Managing your time and workload in your training year

Lucille RostronIn a teacher training year, at times it can feel like there is too much to do to fit into the day.  Initially, I found it difficult to fit in all my lesson planning and resourcing as well as switching between my ‘placement’ brain and ‘university’ brain to manage both the workloads of being in school and completing my PGCE course.  However, throughout the year so far, I have picked up some great tips from others to make this so much more manageable!

1. To do lists will be your saviour
I have an ongoing to do list on my computer, any anytime I think of a new task, I put it on the list straight away, to stop it from being forgotten (even if I don’t get round to it for a few days).  Then I’ll prioritise the list to make sure I’m spending my time first on the things that really matter.
2. Work Smart, not hard
My mentor gave me this advice very early on.  Think about ways that you can make your work more efficient, for example scanning pages of notes for your teaching evidence rather than retyping everything up on the computer.
3. Timetable weekly tasks
To help make sure I am spending enough time on both my school placement tasks and university work, I timetable Fridays completely off for university assignments.  I also timetable an hour each week where I collect all my teaching evidence.  I have found that setting aside specific time for recurring tasks makes it more likely to get them done, as well as stopping me from procrastinating/ spending more time than necessary on a certain task.
4. Use a teacher planner
I use a teacher planner to write for each day: what classes I have, lesson objectives, homework to be taken in/ set as well as other important reminders.  This helps to keep all this information in one place to see exactly what my week looks like at a glance.

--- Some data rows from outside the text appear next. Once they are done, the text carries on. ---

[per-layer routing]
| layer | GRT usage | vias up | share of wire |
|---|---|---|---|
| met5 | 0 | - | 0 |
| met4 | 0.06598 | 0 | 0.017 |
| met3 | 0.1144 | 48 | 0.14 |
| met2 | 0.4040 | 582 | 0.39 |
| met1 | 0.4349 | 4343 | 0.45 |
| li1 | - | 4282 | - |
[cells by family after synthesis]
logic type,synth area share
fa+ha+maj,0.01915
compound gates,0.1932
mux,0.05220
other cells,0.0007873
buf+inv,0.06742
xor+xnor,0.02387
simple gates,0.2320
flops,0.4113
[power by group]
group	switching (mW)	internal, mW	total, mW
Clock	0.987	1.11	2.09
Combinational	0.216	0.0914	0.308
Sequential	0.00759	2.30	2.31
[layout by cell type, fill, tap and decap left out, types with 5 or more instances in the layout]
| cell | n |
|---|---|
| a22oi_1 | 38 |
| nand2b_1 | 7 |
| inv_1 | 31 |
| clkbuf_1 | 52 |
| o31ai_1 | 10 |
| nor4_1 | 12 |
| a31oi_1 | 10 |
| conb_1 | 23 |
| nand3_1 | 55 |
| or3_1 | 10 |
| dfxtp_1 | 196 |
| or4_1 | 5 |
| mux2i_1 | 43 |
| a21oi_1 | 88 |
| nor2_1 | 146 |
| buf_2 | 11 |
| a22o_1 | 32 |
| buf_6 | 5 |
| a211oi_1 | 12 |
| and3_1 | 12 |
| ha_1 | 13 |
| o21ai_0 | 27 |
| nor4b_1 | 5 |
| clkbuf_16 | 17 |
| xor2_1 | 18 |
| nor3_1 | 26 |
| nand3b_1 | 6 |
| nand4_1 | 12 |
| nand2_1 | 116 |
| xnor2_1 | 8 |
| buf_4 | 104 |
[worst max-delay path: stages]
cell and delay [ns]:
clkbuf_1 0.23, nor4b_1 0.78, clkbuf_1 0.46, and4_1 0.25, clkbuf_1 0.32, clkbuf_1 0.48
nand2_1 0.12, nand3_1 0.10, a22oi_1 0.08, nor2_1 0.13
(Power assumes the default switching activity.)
$ cat config.mk
export PLATFORM = sky130hd
export DESIGN_NAME = usc_top
export DESIGN_NICKNAME = d
export VERILOG_FILES = /design/src/rtl/usc_pkg.sv /design/src/rtl/usc_fifo_if.sv /design/src/rtl/usc_top.sv /design/src/rtl/usc_fifo.sv
export VERILOG_INCLUDE_DIRS = /design/src /design/src/rtl
export SDC_FILE = /design/constraint.sdc
export NUM_CORES = 1
export LEC_CHECK = 0
export BUFFER_PORTS_ARGS = -buffer_cell sky130_fd_sc_hd__buf_2
export CAP_MARGIN = 20
export CORE_MARGIN = 2
export CORE_UTILIZATION = 45
export CTS_BUF_LIST = sky130_fd_sc_hd__clkbuf_2
export CTS_CLUSTER_DIAMETER = 100
export CTS_CLUSTER_SIZE = 40
export DETAILED_ROUTE_END_ITERATION = 8
export GPL_TIMING_DRIVEN = 0
export PLACE_DENSITY = 0.63
export SLEW_MARGIN = 20
export SYNTH_ARGS = -nofsm -noshare
export SYNTH_HDL_FRONTEND = slang
export SYNTH_SLANG_ARGS = --single-unit
$ cat constraint.sdc
create_clock -name pclk -period 3.6 [get_ports pclk]
set_input_delay 0.36 -clock pclk [delete_from_list [all_inputs] [get_ports pclk]]
set_output_delay 0.36 -clock pclk [all_outputs]
set_load 0.01 [all_outputs]
$ cat src/hdl/timer_pkg.sv
// Constants shared by the pin triggered timer and its input filter.
// Assumes a single 20 MHz clock that also serves as the fc reference.
package timer_pkg;

    // ========================================================
    // Clock and filter timing
    // ========================================================
    localparam int CLK_HZ = 20_000_000;
    localparam int FC_HZ = CLK_HZ;
    // Pin pulse widths in fc periods
    localparam int FILT_REJECT_FC = 4;
    localparam int FILT_ACCEPT_FC = 12;
    // Accept after a level has held for this many cycles
    localparam int FILT_REJECT_CYC = (FILT_REJECT_FC * CLK_HZ) / FC_HZ;
    localparam int FILT_ACCEPT_CYC = (FILT_ACCEPT_FC * CLK_HZ) / FC_HZ;
    localparam int FILT_CYCLES = (FILT_REJECT_CYC + FILT_ACCEPT_CYC) / 2;
    localparam logic [3:0] FILT_LAST = 4'(FILT_CYCLES - 1);

    // ========================================================
    // Prescaler
    // ========================================================
    localparam int PRESCALE_W = 11;
    localparam logic [10:0] PRE_DIV11 = 11'h7ff;
    localparam logic [10:0] PRE_DIV7 = 11'h07f;
    localparam logic [10:0] PRE_DIV3 = 11'h007;

    // ========================================================
    // Control field codes
    // ========================================================
    localparam logic [1:0] CLK_DIV11 = 2'h0;
    localparam logic [1:0] CLK_DIV7 = 2'h1;
    localparam logic [1:0] CLK_DIV3 = 2'h2;
    localparam logic [1:0] CLK_EXT = 2'h3;

    localparam logic [1:0] MODE_TIMER = 2'h0;
    localparam logic [1:0] MODE_WINDOW = 2'h1;
    localparam logic [1:0] MODE_PULSE = 2'h2;
    localparam logic [1:0] MODE_PULSEGEN = 2'h3;

    localparam logic [1:0] START_STOP = 2'h0;
    localparam logic [1:0] START_CMD = 2'h1;
    localparam logic [1:0] START_RISE = 2'h2;
    localparam logic [1:0] START_FALL = 2'h3;

    // ========================================================
    // Reset values and single capture hold value
    // ========================================================
    localparam logic [15:0] COUNT_RESET = 16'h0000;
    localparam logic [15:0] COMPARE_RESET = 16'hffff;
    localparam logic [15:0] CAPTURE_RESET = 16'h0000;
    localparam logic [15:0] COUNT_HOLD = 16'h0001;

endpackage : timer_pkg

$ cat src/hdl/pin_triggered_timer.sv
// 16-bit pin triggered timer: trigger timer, event count, window, pulse capture.
// Assumes control inputs come from logic on ref_clk; the pin is asynchronous.
//
// Operation
// - Trigger timer idles until the chosen pin edge, then counts source ticks.
// - Stop option set: compare match clears, halts and raises the interrupt.
// - Stop option set: opposite edge before match clears and halts, no interrupt.
// - After halting, the next trigger edge restarts counting from zero.
// - Stop option clear: match halts and interrupts; other edges ignored meanwhile.
// - Pin pulses of 4 fc or less rejected; 12 fc accepted; filter bypass option.
// - Event counter increments on each chosen pin edge.
// - Event match checked at the opposite edge: interrupt, clear, keep counting.
// - Auto capture copies the counter to register B every source tick, except in pulse mode.
// - Window mode counts source ticks gated by pin level; match interrupts, clears.
// - Pulse mode starts at the trigger edge; capture mode picks single or double.
// - Single capture: opposite edge captures, interrupts, sets the counter to one; waits for trigger.
// - Double capture: capture at both edges; trigger edge also clears, keeps counting.
// - Single capture leaves the counter at one until the first source tick after the next trigger edge.
// - New compare value applies at the first source tick after the upper byte.
// - Stop power mode entry forces the start field to zero and halts.
`timescale 1ns/100ps
`default_nettype none

module pin_triggered_timer (
    input wire logic ref_clk,
    input wire logic rst_n,
    input wire logic timer_input_pin,
    input wire logic filter_off,
    input wire logic [1:0] operating_mode_select,
    input wire logic [1:0] source_clock_select,
    input wire logic trigger_stop_option,
    input wire logic auto_capture_bit,
    input wire logic capture_mode_bit,
    input wire logic start_wr,
    input wire logic [1:0] start_wr_data,
    input wire logic stop_mode_entry,
    input wire logic compare_wr_lo,
    input wire logic compare_wr_hi,
    input wire logic [7:0] compare_wr_data,
    output logic [1:0] start_control_field,
    output logic [15:0] compare_reg_a,
    output logic [15:0] capture_reg_b,
    output logic [15:0] counter_value,
    output logic counting,
    output logic timer_irq
);

    logic pin_level;
    logic pin_rise;
    logic pin_fall;
    logic [10:0] prescale;
    logic src_tick;
    logic [7:0] lo_buf;
    logic [7:0] hi_buf;
    logic load_pending;
    logic trig;
    logic opp;
    logic edge_start;
    logic is_cmd;
    logic is_ext;
    logic is_evt;
    logic is_win;
    logic is_pw;
    logic match;
    logic [15:0] count_inc;

    // ========================================================
    // Pin filter
    // ========================================================
    pin_input_filter u_filter (
        .ref_clk(ref_clk),
        .rst_n(rst_n),
        .pin(timer_input_pin),
        .bypass(filter_off),
        .level(pin_level),
        .rise(pin_rise),
        .fall(pin_fall)
    );

    // ========================================================
    // Mode decode
    // ========================================================
    assign edge_start = start_control_field[1];
    assign trig = (start_control_field == timer_pkg::START_FALL) ? pin_fall : pin_rise;
    assign opp = (start_control_field == timer_pkg::START_FALL) ? pin_rise : pin_fall;
    assign is_cmd = operating_mode_select == timer_pkg::MODE_TIMER
        && start_control_field == timer_pkg::START_CMD;
    assign is_ext = operating_mode_select == timer_pkg::MODE_TIMER && edge_start
        && source_clock_select != timer_pkg::CLK_EXT;
    assign is_evt = operating_mode_select == timer_pkg::MODE_TIMER && edge_start
        && source_clock_select == timer_pkg::CLK_EXT;
    assign is_win = operating_mode_select == timer_pkg::MODE_WINDOW && edge_start;
    assign is_pw = operating_mode_select == timer_pkg::MODE_PULSE && edge_start;
    assign match = counter_value == compare_reg_a;
    assign count_inc = counter_value + 16'h0001;

    // ========================================================
    // Source clock enable
    // ========================================================
    always_ff @(posedge ref_clk) begin
        if (!rst_n) begin
            prescale <= 11'h000;
        end else begin
            prescale <= prescale + 11'h001;
        end
    end

    always_ff @(posedge ref_clk) begin
        if (!rst_n) begin
            src_tick <= 1'b0;
        end else begin
            case (source_clock_select)
                timer_pkg::CLK_DIV11: src_tick <= prescale == timer_pkg::PRE_DIV11;
                timer_pkg::CLK_DIV7: src_tick <= (prescale & timer_pkg::PRE_DIV7)
                    == timer_pkg::PRE_DIV7;
                timer_pkg::CLK_DIV3: src_tick <= (prescale & timer_pkg::PRE_DIV3)
                    == timer_pkg::PRE_DIV3;
                default: src_tick <= 1'b0;
            endcase
        end
    end

    // ========================================================
    // Start control, cleared on stop power mode
    // ========================================================
    always_ff @(posedge ref_clk) begin
        if (!rst_n) begin
            start_control_field <= timer_pkg::START_STOP;
        end else if (stop_mode_entry) begin
            start_control_field <= timer_pkg::START_STOP;
        end else if (start_wr) begin
            start_control_field <= start_wr_data;
        end
    end

    // ========================================================
    // Compare register, two byte shift load
    // ========================================================
    always_ff @(posedge ref_clk) begin
        if (!rst_n) begin
            lo_buf <= timer_pkg::COMPARE_RESET[7:0];
            hi_buf <= timer_pkg::COMPARE_RESET[15:8];
            load_pending <= 1'b0;
            compare_reg_a <= timer_pkg::COMPARE_RESET;
        end else begin
            if (compare_wr_lo) begin
                lo_buf <= compare_wr_data;
            end
            if (compare_wr_hi) begin
                hi_buf <= compare_wr_data;
                load_pending <= 1'b1;
            end else if (load_pending && (src_tick || (is_evt && trig))) begin
                load_pending <= 1'b0;
                compare_reg_a <= {hi_buf, lo_buf};
            end
        end
    end

    // ========================================================
    // Counter, run state and interrupt
    // ========================================================
    always_ff @(posedge ref_clk) begin
        if (!rst_n) begin
            counter_value <= timer_pkg::COUNT_RESET;
            counting <= 1'b0;
            timer_irq <= 1'b0;
        end else begin
            timer_irq <= 1'b0;
            if (start_control_field == timer_pkg::START_STOP || stop_mode_entry) begin
                counter_value <= timer_pkg::COUNT_RESET;
                counting <= 1'b0;
            end else if (is_cmd) begin
                counting <= 1'b1;
                if (src_tick) begin
                    counter_value <= match ? timer_pkg::COUNT_RESET : count_inc;
                    timer_irq <= match;
                end
            end else if (is_ext) begin
                if (!counting) begin
                    if (trig) begin
                        counting <= 1'b1;
                        counter_value <= timer_pkg::COUNT_RESET;
                    end
                end else if (trigger_stop_option && opp) begin
                    counting <= 1'b0;
                    counter_value <= timer_pkg::COUNT_RESET;
                end else if (src_tick) begin
                    if (match) begin
                        counting <= 1'b0;
                        counter_value <= timer_pkg::COUNT_RESET;
                        timer_irq <= 1'b1;
                    end else begin
                        counter_value <= count_inc;
                    end
                end
            end else if (is_evt) begin
                counting <= 1'b1;
                if (trig) begin
                    counter_value <= count_inc;
                end else if (opp && match) begin
                    counter_value <= timer_pkg::COUNT_RESET;
                    timer_irq <= 1'b1;
                end
            end else if (is_win) begin
                counting <= 1'b1;
                if (src_tick && pin_level == !start_control_field[0]) begin
                    counter_value <= match ? timer_pkg::COUNT_RESET : count_inc;
                    timer_irq <= match;
                end
            end else if (is_pw) begin
                if (!counting) begin
                    if (trig) begin
                        counting <= 1'b1;
                    end
                end else if (opp) begin
                    timer_irq <= 1'b1;
                    if (capture_mode_bit) begin
                        counting <= 1'b0;
                        counter_value <= timer_pkg::COUNT_HOLD;
                    end else if (src_tick) begin
                        counter_value <= count_inc;
                    end
                end else if (trig && !capture_mode_bit) begin
                    timer_irq <= 1'b1;
                    counter_value <= timer_pkg::COUNT_RESET;
                end else if (src_tick) begin
                    counter_value <= count_inc;
                end
            end else begin
                counter_value <= timer_pkg::COUNT_RESET;
                counting <= 1'b0;
            end
        end
    end

    // ========================================================
    // Capture register
    // ========================================================
    always_ff @(posedge ref_clk) begin
        if (!rst_n) begin
            capture_reg_b <= timer_pkg::CAPTURE_RESET;
        end else if (is_pw && counting && (opp || (trig && !capture_mode_bit))) begin
            capture_reg_b <= counter_value;
        end else if (auto_capture_bit && !is_pw && (src_tick || (is_evt && trig))) begin
            capture_reg_b <= counter_value;
        end
    end
endmodule : pin_triggered_timer

`default_nettype wire

$ cat src/hdl/pin_input_filter.sv
// Synchroniser and noise filter for the timer input pin.
// Assumes the pin is asynchronous to ref_clk.
`timescale 1ns/100ps
`default_nettype none

module pin_input_filter (
    input wire logic ref_clk,
    input wire logic rst_n,
    input wire logic pin,
    input wire logic bypass,
    output logic level,
    output logic rise,
    output logic fall
);

    logic sync_a;
    logic sync_b;
    logic [3:0] hold_cnt;
    logic accept;

    // ========================================================
    // Two flop synchroniser
    // ========================================================
    always_ff @(posedge ref_clk) begin
        if (!rst_n) begin
            sync_a <= 1'b0;
            sync_b <= 1'b0;
        end else begin
            sync_a <= pin;
            sync_b <= sync_a;
        end
    end

    // ========================================================
    // Level must hold before it is taken
    // ========================================================
    assign accept = (sync_b != level) && (bypass || hold_cnt == timer_pkg::FILT_LAST);

    always_ff @(posedge ref_clk) begin
        if (!rst_n) begin
            hold_cnt <= 4'h0;
        end else if (sync_b == level || accept) begin
            hold_cnt <= 4'h0;
        end else begin
            hold_cnt <= hold_cnt + 4'h1;
        end
    end

    always_ff @(posedge ref_clk) begin
        if (!rst_n) begin
            level <= 1'b0;
            rise <= 1'b0;
            fall <= 1'b0;
        end else begin
            rise <= accept && sync_b;
            fall <= accept && !sync_b;
            if (accept) begin
                level <= sync_b;
            end
        end
    end
endmodule : pin_input_filter

`default_nettype wire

5. There will always be more to do…
I think one of the main realisations I have had throughout my teacher training year so far is that there will always be more you could be doing.  Therefore, I have found it useful to set a ‘working day’ for myself, where I will stop working by a certain time and either exercise, spend time with family or just relax!  As my wise teacher educator once told me, you can’t fill up the cups of others if your own glass is empty.